The required output is the lines below from the line containing "timing repair buffer,49,0.0581" to the line containing "AND/OR/NAND/NOR: 3 / 1.24", inclusive, retyped exactly. No other lines belong in it.

■ **DATA SUPPLIED**
○ ○ ○ ○ ○ ○ ○
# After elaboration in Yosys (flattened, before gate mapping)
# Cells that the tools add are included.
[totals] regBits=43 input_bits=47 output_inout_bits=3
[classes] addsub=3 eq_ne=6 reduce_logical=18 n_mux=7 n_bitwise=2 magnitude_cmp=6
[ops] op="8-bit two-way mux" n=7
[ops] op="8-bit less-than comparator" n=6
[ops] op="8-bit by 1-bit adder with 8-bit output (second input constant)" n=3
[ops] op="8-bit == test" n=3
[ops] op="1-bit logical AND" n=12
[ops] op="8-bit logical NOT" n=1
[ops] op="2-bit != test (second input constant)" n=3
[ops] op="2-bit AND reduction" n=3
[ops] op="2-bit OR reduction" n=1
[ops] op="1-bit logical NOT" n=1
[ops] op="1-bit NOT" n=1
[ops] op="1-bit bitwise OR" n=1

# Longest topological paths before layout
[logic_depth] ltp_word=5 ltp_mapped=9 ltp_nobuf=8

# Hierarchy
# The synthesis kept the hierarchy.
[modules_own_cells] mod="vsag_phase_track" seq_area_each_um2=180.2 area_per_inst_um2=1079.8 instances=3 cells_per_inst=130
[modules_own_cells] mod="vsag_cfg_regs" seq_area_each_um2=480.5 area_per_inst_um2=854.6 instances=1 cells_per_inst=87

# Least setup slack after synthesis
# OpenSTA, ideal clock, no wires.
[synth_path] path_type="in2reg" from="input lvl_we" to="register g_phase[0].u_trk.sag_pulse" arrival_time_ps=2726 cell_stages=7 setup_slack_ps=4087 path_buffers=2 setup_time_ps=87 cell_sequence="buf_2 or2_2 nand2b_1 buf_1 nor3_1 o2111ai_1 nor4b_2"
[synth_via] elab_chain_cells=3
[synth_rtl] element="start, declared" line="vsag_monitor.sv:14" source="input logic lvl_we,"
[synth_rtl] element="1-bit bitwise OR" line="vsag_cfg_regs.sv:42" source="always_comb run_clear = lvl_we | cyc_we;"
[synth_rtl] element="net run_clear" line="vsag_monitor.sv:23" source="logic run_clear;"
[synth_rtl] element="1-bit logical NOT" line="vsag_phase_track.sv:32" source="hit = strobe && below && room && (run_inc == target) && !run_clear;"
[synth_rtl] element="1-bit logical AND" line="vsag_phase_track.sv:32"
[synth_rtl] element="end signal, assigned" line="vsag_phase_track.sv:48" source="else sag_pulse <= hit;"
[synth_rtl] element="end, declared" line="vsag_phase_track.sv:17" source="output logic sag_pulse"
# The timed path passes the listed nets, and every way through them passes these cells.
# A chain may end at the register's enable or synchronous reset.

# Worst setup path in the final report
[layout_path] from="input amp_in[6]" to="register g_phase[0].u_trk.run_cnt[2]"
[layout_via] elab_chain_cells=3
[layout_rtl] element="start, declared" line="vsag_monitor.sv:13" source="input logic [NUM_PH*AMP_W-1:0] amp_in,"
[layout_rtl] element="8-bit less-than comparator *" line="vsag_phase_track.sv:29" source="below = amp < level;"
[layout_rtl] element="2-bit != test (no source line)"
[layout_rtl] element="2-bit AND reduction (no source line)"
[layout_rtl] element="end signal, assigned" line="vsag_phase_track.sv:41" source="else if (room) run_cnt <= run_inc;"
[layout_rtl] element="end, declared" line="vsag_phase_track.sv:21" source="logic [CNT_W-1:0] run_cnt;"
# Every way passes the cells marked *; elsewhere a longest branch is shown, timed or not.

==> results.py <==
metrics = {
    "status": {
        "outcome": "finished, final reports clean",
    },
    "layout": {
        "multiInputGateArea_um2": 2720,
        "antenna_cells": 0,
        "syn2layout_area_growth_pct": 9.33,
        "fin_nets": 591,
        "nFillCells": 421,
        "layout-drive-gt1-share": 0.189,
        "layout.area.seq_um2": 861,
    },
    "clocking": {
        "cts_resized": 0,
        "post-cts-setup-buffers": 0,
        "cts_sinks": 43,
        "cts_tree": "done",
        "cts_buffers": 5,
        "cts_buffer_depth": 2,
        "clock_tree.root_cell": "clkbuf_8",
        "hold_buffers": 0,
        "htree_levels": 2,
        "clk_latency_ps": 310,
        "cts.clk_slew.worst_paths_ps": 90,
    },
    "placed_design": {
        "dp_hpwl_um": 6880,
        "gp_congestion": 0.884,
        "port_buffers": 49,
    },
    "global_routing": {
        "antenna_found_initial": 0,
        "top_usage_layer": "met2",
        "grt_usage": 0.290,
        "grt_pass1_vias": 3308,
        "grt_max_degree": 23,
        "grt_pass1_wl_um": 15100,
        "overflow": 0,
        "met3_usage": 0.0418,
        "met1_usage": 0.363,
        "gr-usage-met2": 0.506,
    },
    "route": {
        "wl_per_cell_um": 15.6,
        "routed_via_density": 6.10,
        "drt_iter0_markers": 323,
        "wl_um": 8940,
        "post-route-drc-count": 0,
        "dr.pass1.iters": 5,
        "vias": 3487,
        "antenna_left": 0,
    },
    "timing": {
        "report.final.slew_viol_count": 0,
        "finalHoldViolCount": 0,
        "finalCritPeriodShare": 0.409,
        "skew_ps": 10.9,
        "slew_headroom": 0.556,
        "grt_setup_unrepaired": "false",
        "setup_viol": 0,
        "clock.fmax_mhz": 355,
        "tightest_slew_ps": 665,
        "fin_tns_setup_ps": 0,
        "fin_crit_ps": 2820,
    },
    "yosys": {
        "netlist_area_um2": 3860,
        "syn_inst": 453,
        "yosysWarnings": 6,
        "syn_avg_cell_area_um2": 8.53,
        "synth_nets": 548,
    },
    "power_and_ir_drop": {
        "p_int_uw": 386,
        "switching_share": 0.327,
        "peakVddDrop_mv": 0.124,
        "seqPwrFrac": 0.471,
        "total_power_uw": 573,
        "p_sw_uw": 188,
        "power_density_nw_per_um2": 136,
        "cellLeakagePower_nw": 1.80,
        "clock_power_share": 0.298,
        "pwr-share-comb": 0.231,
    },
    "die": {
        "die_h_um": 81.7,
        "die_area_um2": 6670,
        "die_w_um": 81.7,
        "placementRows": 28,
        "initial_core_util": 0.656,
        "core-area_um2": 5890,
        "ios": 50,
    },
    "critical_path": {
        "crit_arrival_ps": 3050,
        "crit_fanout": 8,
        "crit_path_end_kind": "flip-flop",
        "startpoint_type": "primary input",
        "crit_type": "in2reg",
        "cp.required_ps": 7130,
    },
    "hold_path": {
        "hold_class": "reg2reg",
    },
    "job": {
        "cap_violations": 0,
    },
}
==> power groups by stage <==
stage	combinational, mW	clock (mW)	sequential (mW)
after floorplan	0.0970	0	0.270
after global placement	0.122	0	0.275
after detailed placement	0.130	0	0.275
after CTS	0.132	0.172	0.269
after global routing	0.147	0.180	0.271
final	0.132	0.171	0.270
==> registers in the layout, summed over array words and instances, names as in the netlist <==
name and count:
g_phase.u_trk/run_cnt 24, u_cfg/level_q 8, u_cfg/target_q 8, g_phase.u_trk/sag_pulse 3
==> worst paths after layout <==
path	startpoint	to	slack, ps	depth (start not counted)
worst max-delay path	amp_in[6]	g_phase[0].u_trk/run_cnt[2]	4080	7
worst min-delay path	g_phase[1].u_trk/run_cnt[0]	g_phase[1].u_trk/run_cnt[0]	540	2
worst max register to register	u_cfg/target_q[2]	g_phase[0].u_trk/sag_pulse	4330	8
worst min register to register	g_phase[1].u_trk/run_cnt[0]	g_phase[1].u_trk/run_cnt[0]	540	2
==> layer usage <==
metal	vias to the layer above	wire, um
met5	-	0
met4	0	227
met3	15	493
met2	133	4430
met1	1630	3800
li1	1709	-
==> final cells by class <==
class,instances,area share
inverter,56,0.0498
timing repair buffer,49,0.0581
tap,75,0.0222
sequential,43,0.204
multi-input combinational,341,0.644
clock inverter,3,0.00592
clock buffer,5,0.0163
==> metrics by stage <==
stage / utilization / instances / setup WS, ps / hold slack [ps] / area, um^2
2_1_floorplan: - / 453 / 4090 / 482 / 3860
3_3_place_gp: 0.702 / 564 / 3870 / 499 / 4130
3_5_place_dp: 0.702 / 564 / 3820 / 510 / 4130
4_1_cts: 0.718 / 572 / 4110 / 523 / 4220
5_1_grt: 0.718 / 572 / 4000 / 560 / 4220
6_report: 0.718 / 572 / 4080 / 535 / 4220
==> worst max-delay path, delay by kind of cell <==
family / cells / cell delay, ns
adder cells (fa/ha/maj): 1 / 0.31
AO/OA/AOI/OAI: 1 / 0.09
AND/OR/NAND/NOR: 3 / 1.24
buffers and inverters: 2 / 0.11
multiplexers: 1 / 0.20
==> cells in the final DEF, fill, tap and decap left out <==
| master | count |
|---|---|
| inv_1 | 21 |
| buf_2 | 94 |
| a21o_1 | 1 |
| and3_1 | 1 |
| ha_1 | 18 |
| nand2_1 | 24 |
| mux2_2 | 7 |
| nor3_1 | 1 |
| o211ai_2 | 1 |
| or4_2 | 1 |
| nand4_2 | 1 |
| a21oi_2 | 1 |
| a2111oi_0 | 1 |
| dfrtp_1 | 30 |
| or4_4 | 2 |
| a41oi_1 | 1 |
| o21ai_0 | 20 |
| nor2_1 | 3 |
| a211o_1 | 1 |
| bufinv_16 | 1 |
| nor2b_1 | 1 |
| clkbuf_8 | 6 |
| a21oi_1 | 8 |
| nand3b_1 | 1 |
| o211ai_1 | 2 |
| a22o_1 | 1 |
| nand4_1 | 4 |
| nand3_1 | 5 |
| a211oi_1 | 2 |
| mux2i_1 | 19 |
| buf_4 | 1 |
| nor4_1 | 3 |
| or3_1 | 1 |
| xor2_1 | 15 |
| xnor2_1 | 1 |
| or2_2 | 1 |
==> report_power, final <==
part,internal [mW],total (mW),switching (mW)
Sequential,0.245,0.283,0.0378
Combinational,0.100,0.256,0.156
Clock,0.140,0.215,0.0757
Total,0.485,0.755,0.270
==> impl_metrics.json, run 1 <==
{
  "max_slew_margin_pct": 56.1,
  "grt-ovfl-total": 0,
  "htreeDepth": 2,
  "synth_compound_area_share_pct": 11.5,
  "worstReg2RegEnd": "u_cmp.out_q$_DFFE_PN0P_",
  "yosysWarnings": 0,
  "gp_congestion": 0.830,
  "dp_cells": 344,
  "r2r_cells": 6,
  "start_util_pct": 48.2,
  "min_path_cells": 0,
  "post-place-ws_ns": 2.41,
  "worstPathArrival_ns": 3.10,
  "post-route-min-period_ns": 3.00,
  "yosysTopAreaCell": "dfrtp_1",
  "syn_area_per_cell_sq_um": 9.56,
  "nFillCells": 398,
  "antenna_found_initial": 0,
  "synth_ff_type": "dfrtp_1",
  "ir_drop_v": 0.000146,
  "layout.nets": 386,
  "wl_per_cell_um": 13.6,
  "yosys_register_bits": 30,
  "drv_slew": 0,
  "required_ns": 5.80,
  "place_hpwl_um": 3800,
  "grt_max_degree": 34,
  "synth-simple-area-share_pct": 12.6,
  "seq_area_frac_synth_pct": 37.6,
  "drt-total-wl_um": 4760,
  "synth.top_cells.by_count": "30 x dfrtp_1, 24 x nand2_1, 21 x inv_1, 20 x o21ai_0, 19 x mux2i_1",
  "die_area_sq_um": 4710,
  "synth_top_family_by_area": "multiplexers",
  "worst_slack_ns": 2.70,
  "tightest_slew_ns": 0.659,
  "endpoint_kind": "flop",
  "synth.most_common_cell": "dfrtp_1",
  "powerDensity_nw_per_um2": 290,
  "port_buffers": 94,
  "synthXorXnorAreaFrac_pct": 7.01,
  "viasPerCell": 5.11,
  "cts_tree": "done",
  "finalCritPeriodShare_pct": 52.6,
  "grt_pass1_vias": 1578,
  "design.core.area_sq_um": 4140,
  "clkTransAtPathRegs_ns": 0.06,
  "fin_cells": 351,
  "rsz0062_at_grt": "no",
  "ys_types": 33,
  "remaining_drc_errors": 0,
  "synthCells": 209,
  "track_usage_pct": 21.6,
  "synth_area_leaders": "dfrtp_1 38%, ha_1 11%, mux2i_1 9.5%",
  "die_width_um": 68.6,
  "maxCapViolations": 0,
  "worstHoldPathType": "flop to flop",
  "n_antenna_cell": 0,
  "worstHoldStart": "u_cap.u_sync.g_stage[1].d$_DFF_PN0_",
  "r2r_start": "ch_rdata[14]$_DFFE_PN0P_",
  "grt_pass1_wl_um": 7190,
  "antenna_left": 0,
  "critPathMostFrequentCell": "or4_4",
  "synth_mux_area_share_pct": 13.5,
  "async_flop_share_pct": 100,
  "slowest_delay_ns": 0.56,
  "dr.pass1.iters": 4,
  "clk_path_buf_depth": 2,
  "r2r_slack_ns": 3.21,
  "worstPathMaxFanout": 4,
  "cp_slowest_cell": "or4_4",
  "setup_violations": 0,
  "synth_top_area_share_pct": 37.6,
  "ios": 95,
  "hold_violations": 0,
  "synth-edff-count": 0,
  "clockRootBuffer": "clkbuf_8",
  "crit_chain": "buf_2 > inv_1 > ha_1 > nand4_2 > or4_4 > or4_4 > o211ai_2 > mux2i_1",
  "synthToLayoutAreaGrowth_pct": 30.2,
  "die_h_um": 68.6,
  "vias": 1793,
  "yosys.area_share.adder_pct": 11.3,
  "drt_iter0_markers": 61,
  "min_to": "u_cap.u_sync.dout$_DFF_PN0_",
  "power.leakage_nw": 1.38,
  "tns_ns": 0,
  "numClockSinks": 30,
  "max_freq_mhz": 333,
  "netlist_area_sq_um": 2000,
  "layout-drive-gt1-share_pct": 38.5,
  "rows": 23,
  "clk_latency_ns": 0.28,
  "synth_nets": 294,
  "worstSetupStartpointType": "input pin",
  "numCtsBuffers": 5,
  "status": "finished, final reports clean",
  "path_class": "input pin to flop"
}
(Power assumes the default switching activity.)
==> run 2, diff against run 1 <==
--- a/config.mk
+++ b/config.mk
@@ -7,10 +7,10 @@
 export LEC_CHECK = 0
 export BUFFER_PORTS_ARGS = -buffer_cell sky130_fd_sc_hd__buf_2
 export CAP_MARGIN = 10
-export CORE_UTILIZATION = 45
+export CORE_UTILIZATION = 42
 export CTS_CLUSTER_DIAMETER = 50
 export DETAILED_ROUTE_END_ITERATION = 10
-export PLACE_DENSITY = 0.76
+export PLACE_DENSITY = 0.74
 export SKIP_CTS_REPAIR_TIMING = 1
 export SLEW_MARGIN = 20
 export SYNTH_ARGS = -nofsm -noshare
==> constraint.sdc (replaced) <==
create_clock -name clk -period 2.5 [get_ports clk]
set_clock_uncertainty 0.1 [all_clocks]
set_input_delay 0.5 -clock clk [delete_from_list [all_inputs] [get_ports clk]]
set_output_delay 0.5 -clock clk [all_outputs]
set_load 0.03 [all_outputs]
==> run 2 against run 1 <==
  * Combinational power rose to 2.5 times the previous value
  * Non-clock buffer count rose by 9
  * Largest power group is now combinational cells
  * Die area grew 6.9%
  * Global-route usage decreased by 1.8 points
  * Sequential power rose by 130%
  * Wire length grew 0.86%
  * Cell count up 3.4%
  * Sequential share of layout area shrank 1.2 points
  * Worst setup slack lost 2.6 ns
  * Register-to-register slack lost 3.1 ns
--- src/rtl/exc_pkg.sv ---
// Shared types and field positions for the exception entry unit.
// Assumes a state word of at least 32 bits; positions below are fixed.
package exc_pkg;

    typedef enum logic [1:0] {
        EXC_NONE = 2'd0,
        EXC_ITLB = 2'd1,
        EXC_VEC  = 2'd2,
        EXC_DBG  = 2'd3
    } exc_kind_e;

    // State word field positions
    localparam int P_CM  = 31;
    localparam int P_GS  = 28;
    localparam int P_ICM = 25;
    localparam int P_SPV = 24;
    localparam int P_CE  = 17;
    localparam int P_ME  = 12;
    localparam int P_DE  = 9;

    // Syndrome field position
    localparam int P_SYN_SPV = 7;

    // Register write select codes
    localparam logic [2:0] SEL_STATE = 3'd0;
    localparam logic [2:0] SEL_SRR0  = 3'd1;
    localparam logic [2:0] SEL_SRR1  = 3'd2;
    localparam logic [2:0] SEL_GSRR0 = 3'd3;
    localparam logic [2:0] SEL_GSRR1 = 3'd4;
    localparam logic [2:0] SEL_SYND  = 3'd5;

    // Fixed vector offsets per exception kind
    function automatic logic [11:0] vec_offset(exc_kind_e k);
        case (k)
            EXC_ITLB: vec_offset = 12'h1E0;
            EXC_VEC:  vec_offset = 12'h200;
            EXC_DBG:  vec_offset = 12'h040;
            default:  vec_offset = 12'h000;
        endcase
    endfunction

    // Whether state bit idx keeps its old value on entry for kind k
    function automatic logic keep_bit(exc_kind_e k, int idx);
        logic base_keep;
        base_keep = (idx == P_CE) || (idx == P_ME);
        case (k)
            EXC_ITLB: keep_bit = base_keep || (idx == P_DE);
            EXC_VEC:  keep_bit = base_keep || (idx == P_DE) || (idx == P_ICM);
            EXC_DBG:  keep_bit = base_keep;
            default:  keep_bit = 1'b1;
        endcase
    endfunction

endpackage
--- config.mk ---
export PLATFORM = sky130hd
export DESIGN_NAME = wdog_timer
export DESIGN_NICKNAME = d
export VERILOG_FILES = /design/src/rtl/wdog_pkg.sv /design/src/rtl/wdog_regs.sv /design/src/rtl/wdog_prescaler.sv /design/src/rtl/wdog_counter.sv /design/src/rtl/wdog_rst_gen.sv /design/src/rtl/wdog_timer.sv
export SDC_FILE = /design/constraint.sdc
export NUM_CORES = 1
export LEC_CHECK = 0
export BUFFER_PORTS_ARGS = -buffer_cell sky130_fd_sc_hd__buf_2
export CELL_PAD_IN_SITES_DETAIL_PLACEMENT = 0
export CELL_PAD_IN_SITES_GLOBAL_PLACEMENT = 1
export CORE_MARGIN = 4
export CORE_UTILIZATION = 44
export CTS_BUF_LIST = sky130_fd_sc_hd__clkbuf_16
export CTS_CLUSTER_DIAMETER = 120
export DETAILED_ROUTE_END_ITERATION = 6
export PLACE_DENSITY_LB_ADDON = 0.1
export REMOVE_ABC_BUFFERS = 1
export SYNTH_ARGS = -nofsm -noshare
export SYNTH_HDL_FRONTEND = slang
export SYNTH_HIERARCHICAL = 1
export SYNTH_SLANG_ARGS = --single-unit
--- constraint.sdc ---
create_clock -name clk_i -period 6.3 [get_ports clk_i]
set_input_delay 1.26 -clock clk_i [delete_from_list [all_inputs] [get_ports clk_i]]
set_output_delay 1.26 -clock clk_i [all_outputs]
set_load 0.02 [all_outputs]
○ ○ ○ ○ ○ ○ ○
■ **SOLVED PROBLEM**
timing repair buffer,49,0.0581
tap,75,0.0222
sequential,43,0.204
multi-input combinational,341,0.644
clock inverter,3,0.00592
clock buffer,5,0.0163
==> metrics by stage <==
stage / utilization / instances / setup WS, ps / hold slack [ps] / area, um^2
2_1_floorplan: - / 453 / 4090 / 482 / 3860
3_3_place_gp: 0.702 / 564 / 3870 / 499 / 4130
3_5_place_dp: 0.702 / 564 / 3820 / 510 / 4130
4_1_cts: 0.718 / 572 / 4110 / 523 / 4220
5_1_grt: 0.718 / 572 / 4000 / 560 / 4220
6_report: 0.718 / 572 / 4080 / 535 / 4220
==> worst max-delay path, delay by kind of cell <==
family / cells / cell delay, ns
adder cells (fa/ha/maj): 1 / 0.31
AO/OA/AOI/OAI: 1 / 0.09
AND/OR/NAND/NOR: 3 / 1.24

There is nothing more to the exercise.